Cocaine and exercise: alteration in carbohydrate metabolism in
adrenodemedullated rats.
Ojuka, Edward O., John D. Bell, Gilbert W. Fellingham, and Robert K.
Conlee.
Departments of Physical Education, Zoology, and Statistics, Brigham
Young University, Provo, Utah 84602
APStracts 2:0381A, 1995.
The combined treatment of cocaine-exercise (CE) causes an exaggerated
catecholamine (CAT) response, a rapid depletion of muscle glycogen,
and accumulation of lactic acid. To assess the contribution of the
adrenal medulla in the CAT response and to determine the role of
epinephrine (EPI) on carbohydrate metabolism, cocaine (20 mg/kg, ip)
or saline was injected into sham operated (SHAM) or
adrenodemedullated (ADM) rats, which then ran for 5 min at 56 m/min,
0% grade. In SHAM, CE caused plasma EPI values (x +/- sem) to rise to
27.7 +/- 6.9 nM compared to 13.3 +/- 1.5 nM in saline-exercise (SE)

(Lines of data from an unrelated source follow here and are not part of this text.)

==> src/rtl/ascon_pad.sv <==
// Turns a valid-byte count into a MSB-first byte mask and the 0x80 padding byte that follows it.
module ascon_pad
  import ascon_pack::*;
#(
  parameter int RATE_W = RATE_128
) (
  input  logic [$clog2(RATE_W/8):0] bytes_i,
  output logic [RATE_W-1:0]         mask_o,
  output logic [RATE_W-1:0]         pad_o,
  output logic                      ovf_o
);

  localparam int NB = RATE_W / 8;
  localparam int BW = $clog2(NB) + 1;

  // Byte b counts from the MSB; a full block has no pad byte since b never reaches NB.
  for (genvar b = 0; b < NB; b++) begin : g_byte
    assign mask_o[RATE_W-1-8*b -: 8] = (bytes_i > BW'(b))  ? 8'hFF : 8'h00;
    assign pad_o[RATE_W-1-8*b -: 8]  = (bytes_i == BW'(b)) ? 8'h80 : 8'h00;
  end

  assign ovf_o = (bytes_i > BW'(NB));

endmodule
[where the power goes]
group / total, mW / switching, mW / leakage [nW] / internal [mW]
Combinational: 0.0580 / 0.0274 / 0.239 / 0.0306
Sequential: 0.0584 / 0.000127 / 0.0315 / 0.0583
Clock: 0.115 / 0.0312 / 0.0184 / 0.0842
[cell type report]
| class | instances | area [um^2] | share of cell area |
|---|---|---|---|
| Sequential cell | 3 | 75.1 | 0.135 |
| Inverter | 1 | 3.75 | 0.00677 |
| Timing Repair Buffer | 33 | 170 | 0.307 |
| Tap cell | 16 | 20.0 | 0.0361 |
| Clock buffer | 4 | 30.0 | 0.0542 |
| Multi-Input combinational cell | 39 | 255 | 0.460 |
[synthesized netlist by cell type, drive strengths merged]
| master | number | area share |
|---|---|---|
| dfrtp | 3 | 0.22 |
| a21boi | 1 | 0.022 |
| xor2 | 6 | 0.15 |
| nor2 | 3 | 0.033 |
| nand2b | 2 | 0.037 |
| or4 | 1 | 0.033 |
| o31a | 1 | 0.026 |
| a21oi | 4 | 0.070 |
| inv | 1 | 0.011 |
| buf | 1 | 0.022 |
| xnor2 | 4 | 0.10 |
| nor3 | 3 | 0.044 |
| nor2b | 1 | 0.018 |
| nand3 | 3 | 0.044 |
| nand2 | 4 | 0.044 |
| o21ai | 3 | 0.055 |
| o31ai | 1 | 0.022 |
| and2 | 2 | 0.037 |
`src/rtl/pwm_timebase_if.sv`:
```
// Configuration handshake bundle for pwm_timebase: period/duty offered under valid/ready.
// A transfer happens on a rising clock edge where i_cfg_valid and o_cfg_ready are both high.
interface pwm_timebase_if #(
    parameter int WIDTH = 8
) ();
    logic             i_cfg_valid;
    logic             o_cfg_ready;
    logic [WIDTH-1:0] i_period;
    logic [WIDTH-1:0] i_duty;

    modport master (
        output i_cfg_valid,
        output i_period,
        output i_duty,
        input  o_cfg_ready
    );

    modport slave (
        input  i_cfg_valid,
        input  i_period,
        input  i_duty,
        output o_cfg_ready
    );
endinterface

```
`src/rtl/pwm_timebase.sv`:
```
// PWM counter and double-buffered period/duty shadow stage feeding an external greater-than comparator.
// Define PWM_CENTER_ALIGN_EN for an up/down (center-aligned) counter; default is edge-aligned up-count.
module pwm_timebase #(
    parameter int WIDTH = 8
) (
    input  logic             i_clk,
    input  logic             i_rst_n,
    input  logic             i_en,
    pwm_timebase_if.slave    cfg_if,
    output logic [WIDTH-1:0] o_cmp_a,
    output logic [WIDTH-1:0] o_cmp_b,
    input  logic             i_gt,
    output logic             o_pwm,
    output logic             o_period_end
);

    localparam logic [WIDTH-1:0] ONE = {{(WIDTH-1){1'b0}}, 1'b1};

    logic [WIDTH-1:0] count_q, count_d;
    logic [WIDTH-1:0] period_q, period_d;
    logic [WIDTH-1:0] duty_q, duty_d;
    logic [WIDTH-1:0] pend_period_q, pend_period_d;
    logic [WIDTH-1:0] pend_duty_q, pend_duty_d;
    logic             pending_q, pending_d;
    logic             pwm_q, pwm_d;
    logic             period_end_q, period_end_d;
    logic             wrap;
    logic             accept;
    logic             apply;

`ifdef PWM_CENTER_ALIGN_EN
    localparam logic [0:0] DIR_UP = 1'b0;
    localparam logic [0:0] DIR_DN = 1'b1;
    logic [0:0] dir_q, dir_d;
`endif

    // Counter: wrap is the boundary at which a pending update may take effect.
    always_comb begin
        wrap         = 1'b0;
        count_d      = '0;
        period_end_d = 1'b0;
        pwm_d        = 1'b0;
`ifdef PWM_CENTER_ALIGN_EN
        dir_d        = DIR_UP;
`endif
        if (i_en) begin
            pwm_d = i_gt;
`ifdef PWM_CENTER_ALIGN_EN
            dir_d = dir_q;
            if (dir_q == DIR_UP) begin
                if (count_q == period_q) begin
                    // Periods of 0 or 1 have no down leg; they behave as a plain wrap.
                    if (period_q <= ONE) begin
                        wrap    = 1'b1;
                        count_d = '0;
                    end else begin
                        count_d = count_q - ONE;
                        dir_d   = DIR_DN;
                    end
                end else begin
                    count_d = count_q + ONE;
                end
            end else if (count_q == ONE) begin
                wrap    = 1'b1;
                count_d = '0;
                dir_d   = DIR_UP;
            end else begin
                count_d = count_q - ONE;
            end
`else
            if (count_q == period_q) begin
                wrap    = 1'b1;
                count_d = '0;
            end else begin
                count_d = count_q + ONE;
            end
`endif
            period_end_d = wrap;
        end
    end

    // Pending is only set when idle, so accept and apply never coincide on one edge.
    assign accept = cfg_if.i_cfg_valid & ~pending_q;
    assign apply  = pending_q & (wrap | ~i_en);

    always_comb begin
        period_d      = period_q;
        duty_d        = duty_q;
        pend_period_d = pend_period_q;
        pend_duty_d   = pend_duty_q;
        pending_d     = pending_q;
        if (apply) begin
            period_d  = pend_period_q;
            duty_d    = pend_duty_q;
            pending_d = 1'b0;
        end else if (accept) begin
            pend_period_d = cfg_if.i_period;
            pend_duty_d   = cfg_if.i_duty;
            pending_d     = 1'b1;
        end
    end

    always_ff @(posedge i_clk or negedge i_rst_n) begin
        if (!i_rst_n) begin
            count_q       <= '0;
            period_q      <= '0;
            duty_q        <= '0;
            pend_period_q <= '0;
            pend_duty_q   <= '0;
            pending_q     <= 1'b0;
            pwm_q         <= 1'b0;
            period_end_q  <= 1'b0;
        end else begin
            count_q       <= count_d;
            period_q      <= period_d;
            duty_q        <= duty_d;
            pend_period_q <= pend_period_d;
            pend_duty_q   <= pend_duty_d;
            pending_q     <= pending_d;
            pwm_q         <= pwm_d;
            period_end_q  <= period_end_d;
        end
    end

`ifdef PWM_CENTER_ALIGN_EN
    always_ff @(posedge i_clk or negedge i_rst_n) begin
        if (!i_rst_n) begin
            dir_q <= DIR_UP;
        end else begin
            dir_q <= dir_d;
        end
    end
`endif

    assign cfg_if.o_cfg_ready = ~pending_q;
    assign o_cmp_a            = duty_q;
    assign o_cmp_b            = count_q;
    assign o_pwm              = pwm_q;
    assign o_period_end       = period_end_q;

endmodule

```
`src/flat_wrapper.sv`:
```
// flat-port wrapper written by rule: the top's interface ports become plain ports
module pwm_timebase_flat 
#(
    parameter int WIDTH = 8
)
  (i_clk, i_rst_n, i_en, o_cmp_a, o_cmp_b, i_gt, o_pwm, o_period_end, cfg_if_i_cfg_valid, cfg_if_i_period, cfg_if_i_duty, cfg_if_o_cfg_ready);
  pwm_timebase_if #(.WIDTH(WIDTH)) cfg_if_i ();
  input  logic i_clk;
  input  logic i_rst_n;
  input  logic i_en;
  output logic [WIDTH-1:0] o_cmp_a;
  output logic [WIDTH-1:0] o_cmp_b;
  input  logic i_gt;
  output logic o_pwm;
  output logic o_period_end;
  input wire logic [$bits(cfg_if_i.i_cfg_valid)-1:0] cfg_if_i_cfg_valid;
  input wire logic [$bits(cfg_if_i.i_period)-1:0] cfg_if_i_period;
  input wire logic [$bits(cfg_if_i.i_duty)-1:0] cfg_if_i_duty;
  output wire logic [$bits(cfg_if_i.o_cfg_ready)-1:0] cfg_if_o_cfg_ready;
  assign cfg_if_i.i_cfg_valid = cfg_if_i_cfg_valid;
  assign cfg_if_i.i_period = cfg_if_i_period;
  assign cfg_if_i.i_duty = cfg_if_i_duty;
  assign cfg_if_o_cfg_ready = cfg_if_i.o_cfg_ready;
  pwm_timebase #(.WIDTH(WIDTH)) u_core (.i_clk(i_clk), .i_rst_n(i_rst_n), .i_en(i_en), .cfg_if(cfg_if_i), .o_cmp_a(o_cmp_a), .o_cmp_b(o_cmp_b), .i_gt(i_gt), .o_pwm(o_pwm), .o_period_end(o_period_end));
endmodule
```
`config.mk`:
```
export PLATFORM = sky130hd
export DESIGN_NAME = pwm_timebase_flat
export DESIGN_NICKNAME = d
export VERILOG_FILES = /design/src/rtl/pwm_timebase_if.sv /design/src/rtl/pwm_timebase.sv /design/src/flat_wrapper.sv
export SDC_FILE = /design/constraint.sdc
export NUM_CORES = 1
export LEC_CHECK = 0
export BUFFER_PORTS_ARGS = -buffer_cell sky130_fd_sc_hd__buf_2
export CAP_MARGIN = 20
export CELL_PAD_IN_SITES_DETAIL_PLACEMENT = 0
export CELL_PAD_IN_SITES_GLOBAL_PLACEMENT = 1
export CORE_ASPECT_RATIO = 1.5
export CORE_MARGIN = 2
export CORE_UTILIZATION = 48
export CTS_BUF_LIST = sky130_fd_sc_hd__clkbuf_4
export DETAILED_ROUTE_END_ITERATION = 8
export PLACE_DENSITY_LB_ADDON = 0.1
export SYNTH_ARGS = -nofsm -noshare
export SYNTH_HDL_FRONTEND = slang
export SYNTH_SLANG_ARGS = --single-unit
```
`constraint.sdc`:
```
create_clock -name i_clk -period 2.65 [get_ports i_clk]
set_clock_uncertainty 0.1 [all_clocks]
set_input_delay 0.265 -clock i_clk [delete_from_list [all_inputs] [get_ports i_clk]]
set_output_delay 0.265 -clock i_clk [all_outputs]
set_load 0.03 [all_outputs]
```
==> results of run 1 <==
registers in the layout, indices dropped and copies added, names as in the netlist:
| name | cells |
|---|---|
| u_core.o_pwm | 1 |
| u_core.period_q | 8 |
| u_core.pend_duty_q | 8 |
| u_core.o_cmp_a | 8 |
| u_core.o_period_end | 1 |
| u_core.o_cmp_b | 8 |
| u_core.pending_q | 1 |
| u_core.pend_period_q | 8 |
cell usage after synthesis (2+ instances only):
| master | instances | area (sq um) |
|---|---|---|
| nand2_1 | 32 | 120 |
| dfrtp_1 | 43 | 1080 |
| o211ai_1 | 22 | 165 |
| nand4_2 | 2 | 25.0 |
| and2_1 | 3 | 18.8 |
| nor2_1 | 7 | 26.3 |
| xor2_1 | 3 | 26.3 |
| nand3_1 | 2 | 10.0 |
| o211ai_2 | 10 | 125 |
| buf_6 | 2 | 22.5 |
| buf_2 | 3 | 15.0 |
| clkbuf_1 | 6 | 22.5 |
| mux2_2 | 16 | 180 |
| and3_1 | 2 | 12.5 |
| xnor2_1 | 11 | 96.3 |
power breakdown:
group	switching, mW	internal (mW)	leakage, nW
clock network	0.189	0.105	0.0276
registers	0.119	0.808	0.516
logic	0.331	0.241	0.493
total	0.638	1.15	1.04
through the flow:
stage                     cells  utilization [%]  hold WS [ps]
final                       258             57.7          29.5
after global routing        258             57.7          21.7
after CTS                   258             57.7          19.1
after detailed placement    251             56.3           363
after global placement      251             56.3           344
after floorplan             173                -          -131
area by class of cell:
class | instances | area [sq um] | area share [%]
clock buffer | 6 | 45.0 | 1.97
inverter | 2 | 7.51 | 0.329
multi-input combinational | 117 | 856 | 37.5
sequential | 43 | 1080 | 47.1
tap | 45 | 56.3 | 2.47
timing repair buffer | 45 | 243 | 10.6
cell families after synthesis:
| logic type | share of synthesized area [%] |
|---|---|
| buffers and inverters | 3.38 |
| XOR/XNOR | 6.13 |
| flip-flops | 53.8 |
| AND/OR/NAND/NOR | 11.5 |
| AO/OA/AOI/OAI | 15.5 |
| adder cells (fa/ha/maj) | 0.626 |
| multiplexers | 9.01 |
### src/rtl/fir_coeff_loader.sv
// fir_coeff_loader: AHB-Lite master that disables a FIR, streams tap_count coefficients into its
// coefficient memory, then re-enables it. Optional tlast framing check: FIR_LOADER_TLAST_CHECK_EN.
module fir_coeff_loader #(
   parameter logic [31:0] COEFF_BASE = 32'h0000_0000,
   parameter logic [31:0] CTRL_ADDR  = 32'h0000_0800
) (
   input  logic        clk,
   input  logic        reset_n,
   input  logic        start,
   input  logic [10:0] tap_count,
   input  logic [15:0] rate,
   output logic        busy,
   output logic        done,
   output logic        error,
   input  logic [15:0] tdata_s,
   input  logic        tvalid_s,
   output logic        tready_s,
   input  logic        tlast_s,
   output logic [31:0] haddr_m,
   output logic [1:0]  htrans_m,
   output logic [2:0]  hsize_m,
   output logic [2:0]  hburst_m,
   output logic        hwrite_m,
   output logic [31:0] hwdata_m,
   input  logic        hready_m,
   input  logic        hresp_m
);

   localparam int unsigned CNT_W    = 11;
   localparam int unsigned COEFF_W  = 16;
   localparam int unsigned MAX_TAPS = 1024;

   localparam logic [1:0] HTRANS_IDLE   = 2'b00;
   localparam logic [1:0] HTRANS_NONSEQ = 2'b10;
   localparam logic [2:0] HSIZE_HALF    = 3'b001;
   localparam logic [2:0] HSIZE_WORD    = 3'b010;

   typedef enum logic [3:0] {
      S_IDLE,
      S_DIS_A,
      S_DIS_D,
      S_FETCH,
      S_WR_A,
      S_WR_D,
      S_EN_A,
      S_EN_D,
      S_ERR
   } state_t;

   state_t              state;
   logic [CNT_W-1:0]    tap_q;
   logic [15:0]         rate_q;
   logic [CNT_W-1:0]    idx;
   logic [COEFF_W-1:0]  coeff_q;

   logic [CNT_W-1:0]    idx_inc_c;
   logic                last_write_c;
   logic                tlast_bad_c;

   assign hburst_m     = 3'b000;
   assign idx_inc_c    = idx + CNT_W'(1);
   assign last_write_c = (idx_inc_c == tap_q);

   // Framing check: only the final accepted beat may carry tlast.
`ifdef FIR_LOADER_TLAST_CHECK_EN
   assign tlast_bad_c = (tlast_s != (idx == (tap_q - CNT_W'(1))));
`else
   logic unused_tlast;
   assign unused_tlast = tlast_s;
   assign tlast_bad_c  = 1'b0;
`endif

   always_ff @(posedge clk or negedge reset_n) begin
      if (!reset_n) begin
         state    <= S_IDLE;
         tap_q    <= '0;
         rate_q   <= '0;
         idx      <= '0;
         coeff_q  <= '0;
         haddr_m  <= '0;
         htrans_m <= HTRANS_IDLE;
         hsize_m  <= '0;
         hwrite_m <= 1'b0;
         hwdata_m <= '0;
         tready_s <= 1'b0;
         busy     <= 1'b0;
         done     <= 1'b0;
         error    <= 1'b0;
      end else begin
         done <= 1'b0;
         case (state)
            S_IDLE: begin
               if (start) begin
                  if (tap_count > CNT_W'(MAX_TAPS)) begin
                     error <= 1'b1;
                  end else begin
                     tap_q    <= tap_count;
                     rate_q   <= rate;
                     idx      <= '0;
                     error    <= 1'b0;
                     busy     <= 1'b1;
                     state    <= S_DIS_A;
                     htrans_m <= HTRANS_NONSEQ;
                     haddr_m  <= CTRL_ADDR;
                     hsize_m  <= HSIZE_WORD;
                     hwrite_m <= 1'b1;
                  end
               end
            end

            S_DIS_A: begin
               htrans_m <= HTRANS_IDLE;
               hwrite_m <= 1'b0;
               hwdata_m <= 32'h0;
               state    <= S_DIS_D;
            end

            S_DIS_D: begin
               if (hresp_m) begin
                  htrans_m <= HTRANS_IDLE;
                  error    <= 1'b1;
                  busy     <= 1'b0;
                  state    <= S_ERR;
               end else if (hready_m) begin
                  if (tap_q == '0) begin
                     htrans_m <= HTRANS_NONSEQ;
                     haddr_m  <= CTRL_ADDR;
                     hsize_m  <= HSIZE_WORD;
                     hwrite_m <= 1'b1;
                     state    <= S_EN_A;
                  end else begin
                     tready_s <= 1'b1;
                     state    <= S_FETCH;
                  end
               end
            end

            S_FETCH: begin
               if (tvalid_s) begin
                  tready_s <= 1'b0;
                  if (tlast_bad_c) begin
                     error <= 1'b1;
                     busy  <= 1'b0;
                     state <= S_ERR;
                  end else begin
                     coeff_q  <= tdata_s;
                     htrans_m <= HTRANS_NONSEQ;
                     haddr_m  <= COEFF_BASE + 32'({idx, 1'b0});
                     hsize_m  <= HSIZE_HALF;
                     hwrite_m <= 1'b1;
                     state    <= S_WR_A;
                  end
               end
            end

            S_WR_A: begin
               htrans_m <= HTRANS_IDLE;
               hwrite_m <= 1'b0;
               hwdata_m <= {coeff_q, coeff_q};
               state    <= S_WR_D;
            end

            S_WR_D: begin
               if (hresp_m) begin
                  htrans_m <= HTRANS_IDLE;
                  error    <= 1'b1;
                  busy     <= 1'b0;
                  state    <= S_ERR;
               end else if (hready_m) begin
                  idx <= idx_inc_c;
                  if (last_write_c) begin
                     htrans_m <= HTRANS_NONSEQ;
                     haddr_m  <= CTRL_ADDR;
                     hsize_m  <= HSIZE_WORD;
                     hwrite_m <= 1'b1;
                     state    <= S_EN_A;
                  end else begin
                     tready_s <= 1'b1;
                     state    <= S_FETCH;
                  end
               end
            end

            S_EN_A: begin
               htrans_m <= HTRANS_IDLE;
               hwrite_m <= 1'b0;
               hwdata_m <= {rate_q, 15'h0, 1'b1};
               state    <= S_EN_D;
            end

            S_EN_D: begin
               if (hresp_m) begin
                  htrans_m <= HTRANS_IDLE;
                  error    <= 1'b1;
                  busy     <= 1'b0;
                  state    <= S_ERR;
               end else if (hready_m) begin
                  done  <= 1'b1;
                  busy  <= 1'b0;
                  state <= S_IDLE;
               end
            end

            // One-cycle landing state; the filter stays disabled.
            S_ERR: begin
               htrans_m <= HTRANS_IDLE;
               state    <= S_IDLE;
            end

            default: begin
               htrans_m <= HTRANS_IDLE;
               tready_s <= 1'b0;
               busy     <= 1'b0;
               state    <= S_IDLE;
            end
         endcase
      end
   end

endmodule

### config.mk
export PLATFORM = sky130hd
export DESIGN_NAME = fir_coeff_loader
export DESIGN_NICKNAME = d
export VERILOG_FILES = /design/src/rtl/fir_coeff_loader.sv
export SDC_FILE = /design/constraint.sdc
export NUM_CORES = 1
export LEC_CHECK = 0
export BUFFER_PORTS_ARGS = -buffer_cell sky130_fd_sc_hd__clkbuf_2
export CAP_MARGIN = 20
export CORE_MARGIN = 2
export CORE_UTILIZATION = 40
export CTS_CLUSTER_DIAMETER = 120
export DETAILED_ROUTE_END_ITERATION = 7
export SYNTH_ARGS = -nofsm -noshare
export SYNTH_HDL_FRONTEND = slang
export SYNTH_SLANG_ARGS = --single-unit
### constraint.sdc
create_clock -name clk -period 3.6 [get_ports clk]
set_input_delay 0 -clock clk [delete_from_list [all_inputs] [get_ports clk]]
set_output_delay 0 -clock clk [all_outputs]
set_load 0.05 [all_outputs]
==> results.txt <==
status -> finished clean
Worst Path Required -> 3.88 ns
Reg area -> 0.002728 mm²
simple-gate area share of the yosys netlist -> 11.10%
Post-Route Setup TNS -> 0 ns
deepest clock path buffer count -> 2
fillers -> 1186
CP startpoint -> tap_q[0]
synth cell count leaders -> dfrtp_1 (109), mux2_2 (40), o21ai_0 (35), inv_1 (33), nor2_1 (30)
crit-path max cell delay -> 0.54 ns
Initial Utilization -> 40.48%
worst reg2reg path depth -> 6
synth unique cells -> 57
layout cells sized above 1 -> 27.92%
first-pass GRT wire length -> 21.93 mm
hold_ws -> 0.1125 ns
cell chosen for the clock root -> clkbuf_16
Core ar. -> 0.01309 mm²
Clock transition at path regs -> 0.07 ns
total iterations of the first detailed-routing run -> 5
actual slew at the worst max-slew pin -> 0.6823 ns
hpwl dp -> 9.059 mm
largest net degree at the start of global routing -> 54
RSZ-0062 raised after global routing -> false
Die H -> 119.1 µm
Area Overhead vs Synth -> 24.57%
Setup CP Type -> flip-flop to flip-flop
mean routed wirelength per cell -> 16.34 µm
Fin. Hold Viols -> 0
crit start category -> flip-flop
most common cell in the netlist -> dfrtp_1
Tot GR Track Use -> 19.57%
multi-input logic area -> 0.002236 mm²
# diodes -> 0
Final Max Tran Viols -> 0
Critical Path End -> haddr_m[11]
vias in the first global route -> 4143
post-synth top area cell -> dfrtp_1
asr flop ratio synth -> 100.0%
Post-synth EDFFs -> 0
clock sink total -> 109
XOR/XNOR share of the synthesized area -> 1.819%
cells after synthesis -> 496
chip width -> 119.1 µm
Crit-path slowest cell -> or4_1
top cell type's share of synthesized area -> 51.50%
Iter 0 DRT Violations -> 221
DRC viols -> 0
R2R Path End -> haddr_m[11]
cts bufs inserted -> 9
post-CTS sizing -> 0
post-synthesis compound-gate area fraction -> 18.14%
CTS tree -> done
vias post-DR -> 4264
GP Congestion -> 0.8690
Setup violations, final -> 0
slew margin rel. -> 54.35%
I/O Pins -> 127
Syn Std Cell Area -> 0.005296 mm²
Port Buffer Count -> 99
reg2reg start -> tap_q[0]
worst vdd ir -> 0.0004383 V
#FFs+latches synth -> 109
Worst Setup End Kind -> flip-flop
setup slack, reg-to-reg -> 0.86 ns
PD cells -> 883.4 mW/mm²
largest family of logic cells by synthesized area -> compound AO/OA/AOI/OAI gates
Final ANT Viol Nets -> 0
min cycle time layout -> 2.735 ns
final net count -> 680
# rows -> 42
crit-path cells -> nor4_1 > nand3_1 > a221o_1 > or2_4 > or4_1 > a21oi_1
die area -> 0.01418 mm²
CP max FO -> 13
WL final -> 13.24 mm
Synth Flop Type -> dfrtp_1
Avg Cell Area, Syn -> 10.68 µm²
Final period util -> 75.98%
antenna violations before repair -> 0
Synth area leaders -> dfrtp_1 (52%), mux2_2 (8.5%), buf_4 (3.7%)
Clock Skews -> 0.007258 ns
synth warn -> 0
worst hold path type -> input port to asynchronous set/reset pin
GRT overflow -> 0
Post-Synth Adder-Cell Area -> 0.2362%
LEAKAGE -> 3.156 nW
proportion of synthesized area in mux cells -> 8.883%
fmax -> 365.6 MHz
DR vias/cell -> 5.264
CP arrival -> 3.01 ns
Max Cap Viol -> 0
worst-skew pair later-pin latency -> 0.35 ns
H-tree levels -> 3
sequential-to-total area share from yosys stat -> 51.50%
## repair_timing
| item | 4_1_cts | 5_1_grt |
|---|---|---|
| setup endpoints to repair | 0 | 0 |
| buffers inserted | 0 | 0 |
| hold buffers | 45 | 0 |
| hold endpoints to repair | 73 | 0 |
## metal layers
metal	part of all wire, %	routed length, µm	GRT usage [%]
met2	48	6417	30.96
met1	43	5746	25.75
met4	1.2	158	5.729
met3	6.9	915	6.274
met5	0	0	0
## cell type report
| type | count | share of cell area [%] |
|---|---|---|
| flip-flops and latches | 109 | 41.34 |
| multi-input cells | 324 | 33.89 |
| repair buffers | 152 | 15.29 |
| clock buffers | 11 | 3.679 |
| well taps | 176 | 3.338 |
| inverters | 33 | 1.877 |
| clock inverters | 5 | 0.5879 |
## worst min path at each step
stage / start / to / cells past startpoint
floorplan: reset_n / busy / 0
global route: start / tap_q[10] / 3
global placement: reset_n / done / 1
finish: reset_n / done / 2
CTS: hresp_m / state[3] / 3
detailed placement: reset_n / tready_s / 1
## cell families after synthesis
kind of cell	count (synthesis)
other cells	1
fa+ha+maj	1
flops	109
buf+inv	88
xor+xnor	11
compound gates	129
mux	42
simple gates	115
## worst max-delay path, delay by kind of cell (launching register included)
family / cells / cell delay [ns]
DFF: 1 / 0.41
AOI/OAI and AO/OA: 2 / 0.62
and+or+nand+nor: 4 / 1.62
## registers in the layout (all words and copies together), names as in the netlist
name / flops
done: 1
busy: 1
state: 4
rate_q: 16
idx: 11
error: 1
hwdata_m: 32
hwrite_m: 1
coeff_q: 16
tready_s: 1
htrans_m: 1
hsize_m: 2
haddr_m: 11
tap_q: 11
## cell usage in the layout (no fill, tap or decap), types with 11 or more instances in the layout
cell type / n
dfrtp_1: 109
inv_1: 33
dlygate4sd3_1: 45
o21ai_0: 35
nand2_1: 24
a21oi_1: 13
a222oi_1: 16
a22oi_1: 11
conb_1: 26
a22o_1: 17
clkbuf_2: 98
mux2_2: 40
nor2_1: 29
nand3_1: 11
## power breakdown
| group | total [mW] | internal [mW] | switching (mW) |
|---|---|---|---|
| sequential | 2.15 | 1.72 | 0.428 |
| combinational | 2.72 | 0.940 | 1.78 |
| clock | 0.955 | 0.497 | 0.458 |
| total | 5.83 | 3.16 | 2.67 |
## metrics by stage
stage	worst slack [ns]	util (%)	instance area, µm²	power, mW	std cells
final	0.8649	50.42	6598	5.828	810
after CTS	0.8664	50.42	6598	5.880	810
after global placement	0.9149	44.83	5866	4.814	749
after floorplan	1.328	-	5390	4.197	521
after detailed placement	0.8917	44.83	5866	4.866	749
after global routing	0.6903	50.42	6598	6.212	810
Note: power is estimated with default switching activity, not from simulation.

and 0.8 +/- 0.2 nM in both ADM-CE and ADM-SE (P < 0.05). With
minimal EPI in ADM, CE still caused glycogen to fall to lower levels
(25.4 +/- 3.0 NMol/g vs 40.5 +/- 2.4 NMol/g) and lactate to rise to
higher levels (17 +/- 3 vs 9 +/- 1 mMol/kg) in white vastus muscle
than SE (P< 0.05). CE had no significant effect on soleus and
red vastus glycogenolysis, but it did cause lactate accumulation in
red vastus. As a result plasma lactate levels were also higher after
CE compared to SE in ADM (17.9 +/- 2.0 vs 8.5 +/- 0.5 mM,
P<0.05). We conclude that during CE 1) EPI is not essential to
the alteration in carbohydrate metabolism, 2) the latter may be
related to the other CAT, 3) the adrenal medulla is the only source
of EPI, and 4) the adrenal medulla is not the source of the increased
levels of norepinephrine or dopamine.
Received 12 January 1995; accepted in final form 22 August 1995.
APS Manuscript Number A37-5.
Article publication pending Journal of Applied Physiology.
ISSN 1080-4757 Copyright 1995 The American Physiological Society.
Published in APStracts on 15 September 1995.